WORK INSTRUCTION: Copy all lines below that use the word "prdata".

#####

[src/hdl/led_bank_shift_driver_top_assert.svh]
// Assertion macros for the LED bank shift driver
`ifndef LED_BANK_SHIFT_DRIVER_TOP_ASSERT_SVH
`define LED_BANK_SHIFT_DRIVER_TOP_ASSERT_SVH

// antecedent implies consequent in the same cycle
`define LBSD_ASSERT_NOW(name, clk_s, rst_s, ante, cons) \
  name: assert property (@(posedge clk_s) disable iff (!rst_s) (ante) |-> (cons)) \
    else $error("lbsd assertion failed");

// antecedent implies consequent in the next cycle
`define LBSD_ASSERT_NEXT(name, clk_s, rst_s, ante, cons) \
  name: assert property (@(posedge clk_s) disable iff (!rst_s) (ante) |=> (cons)) \
    else $error("lbsd assertion failed");

`endif

[src/hdl/lbsd_pkg.sv]
// ----------------------------------------------------------------------------
// lbsd_pkg
// Shared types, constants and command decode for the LED bank shift driver.
// ----------------------------------------------------------------------------
package lbsd_pkg;

  localparam int NUM_GROUPS_DEF = 16;
  localparam int TIMER_BITS_DEF = 16;

  localparam int BYTE_W   = 8;
  localparam int GRP_W    = 4;
  localparam int CMD_W    = 8;
  localparam int TIMER_W  = 16;
  localparam int PERIOD_W = 16;
  localparam int APB_AW   = 2;
  localparam int APB_DW   = 32;

  localparam logic [PERIOD_W-1:0] PERIOD_RESET     = 16'd20;
  localparam logic [APB_AW-1:0]   REG_BLINK_PERIOD = 2'd0;

  localparam logic [CMD_W-1:0] CMD_NONE      = 8'd0;
  localparam logic [CMD_W-1:0] CMD_LIGHT_LO  = 8'd1;
  localparam logic [CMD_W-1:0] CMD_LIGHT_HI  = 8'd128;
  localparam logic [CMD_W-1:0] CMD_CLEAR_LO  = 8'd129;
  localparam logic [CMD_W-1:0] CMD_CLEAR_HI  = 8'd240;
  localparam logic [CMD_W-1:0] CMD_SETM_LO   = 8'd241;
  localparam logic [CMD_W-1:0] CMD_SETM_HI   = 8'd248;
  localparam logic [CMD_W-1:0] CMD_CLEAR_ALL = 8'd255;

  localparam logic [BYTE_W-1:0] LED_MSB = 8'h80;

  typedef enum logic [2:0] {
    CK_NONE,
    CK_LIGHT,
    CK_CLEAR,
    CK_SET_MASKED,
    CK_REFRESH,
    CK_CLEAR_ALL
  } cmd_kind_t;

  typedef enum logic [2:0] {
    ST_IDLE,
    ST_CMD,
    ST_TEST,
    ST_SEND_CMD,
    ST_TOGGLE,
    ST_SEND_BLINK
  } state_t;

  typedef struct packed {
    logic take_check;
    logic take_mask;
    logic apply;
    logic test;
    logic toggle;
    logic emit;
    logic emit_last;
  } dp_cmd_t;

  typedef struct packed {
    logic cmd_none;
    logic hit_now;
    logic hit;
    logic cnt_zero;
    logic out_free;
  } dp_sts_t;

  function automatic cmd_kind_t cmd_decode(input logic [CMD_W-1:0] c);
    cmd_kind_t k;
    if (c == CMD_NONE) begin
      k = CK_NONE;
    end else if (c inside {[CMD_LIGHT_LO:CMD_LIGHT_HI]}) begin
      k = CK_LIGHT;
    end else if (c inside {[CMD_CLEAR_LO:CMD_CLEAR_HI]}) begin
      k = CK_CLEAR;
    end else if (c inside {[CMD_SETM_LO:CMD_SETM_HI]}) begin
      k = CK_SET_MASKED;
    end else if (c == CMD_CLEAR_ALL) begin
      k = CK_CLEAR_ALL;
    end else begin
      k = CK_REFRESH;
    end
    return k;
  endfunction

endpackage

[src/hdl/led_bank_shift_driver_top.sv]
// ----------------------------------------------------------------------------
// led_bank_shift_driver_top: LED image and blink mask with serial chain output
// A check applies its command, tests the blink timer, sends the image unless the command
// is none, and on a hit toggles and resends it; words go one per cycle unless the chain stalls.
// Reset clears image, mask, blink timing and control; period resets to 20.
// ----------------------------------------------------------------------------
`include "led_bank_shift_driver_top_assert.svh"

module led_bank_shift_driver_top import lbsd_pkg::*; #(
  parameter int NUM_GROUPS = NUM_GROUPS_DEF,
  parameter int TIMER_BITS = TIMER_BITS_DEF
) (
  input  logic                clk,
  input  logic                rst_n,
  input  logic                psel,
  input  logic                penable,
  input  logic                pwrite,
  input  logic [APB_AW-1:0]   paddr,
  input  logic [APB_DW-1:0]   pwdata,
  output logic [APB_DW-1:0]   prdata,
  output logic                pready,
  input  logic                in_valid,
  output logic                in_stall,
  input  logic                in_func,
  input  logic [CMD_W-1:0]    in_led_id,
  input  logic [TIMER_W-1:0]  in_timer_value,
  input  logic [GRP_W-1:0]    in_mask_group,
  input  logic [BYTE_W-1:0]   in_mask_byte,
  output logic                out_valid,
  input  logic                out_stall,
  output logic [BYTE_W-1:0]   out_shift_byte,
  output logic [GRP_W-1:0]    out_group_index,
  output logic                out_latch,
  output logic                out_last
);

  logic [PERIOD_W-1:0] blink_period;
  dp_cmd_t             dp_cmd;
  dp_sts_t             dp_sts;

  lbsd_regs u_regs (
    .clk          (clk),
    .rst_n        (rst_n),
    .psel         (psel),
    .penable      (penable),
    .pwrite       (pwrite),
    .paddr        (paddr),
    .pwdata       (pwdata),
    .prdata       (prdata),
    .pready       (pready),
    .blink_period (blink_period)
  );

  lbsd_ctrl u_ctrl (
    .clk      (clk),
    .rst_n    (rst_n),
    .in_valid (in_valid),
    .in_func  (in_func),
    .in_stall (in_stall),
    .sts      (dp_sts),
    .cmd      (dp_cmd)
  );

  lbsd_dp #(
    .NUM_GROUPS (NUM_GROUPS),
    .TIMER_BITS (TIMER_BITS)
  ) u_dp (
    .clk             (clk),
    .rst_n           (rst_n),
    .in_led_id       (in_led_id),
    .in_timer_value  (in_timer_value),
    .in_mask_group   (in_mask_group),
    .in_mask_byte    (in_mask_byte),
    .blink_period    (blink_period),
    .cmd             (dp_cmd),
    .sts             (dp_sts),
    .out_valid       (out_valid),
    .out_stall       (out_stall),
    .out_shift_byte  (out_shift_byte),
    .out_group_index (out_group_index),
    .out_latch       (out_latch),
    .out_last        (out_last)
  );

  `LBSD_ASSERT_NEXT(a_check_busy, clk, rst_n, in_valid && !in_stall && !in_func, in_stall)
  `LBSD_ASSERT_NEXT(a_out_hold, clk, rst_n, out_valid && out_stall, out_valid && $stable(out_shift_byte))
  `LBSD_ASSERT_NOW(a_last_latch, clk, rst_n, out_valid && out_last, out_latch)

endmodule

#####

RESULT OF THE EXERCISE:
  output logic [APB_DW-1:0]   prdata,
    .prdata       (prdata),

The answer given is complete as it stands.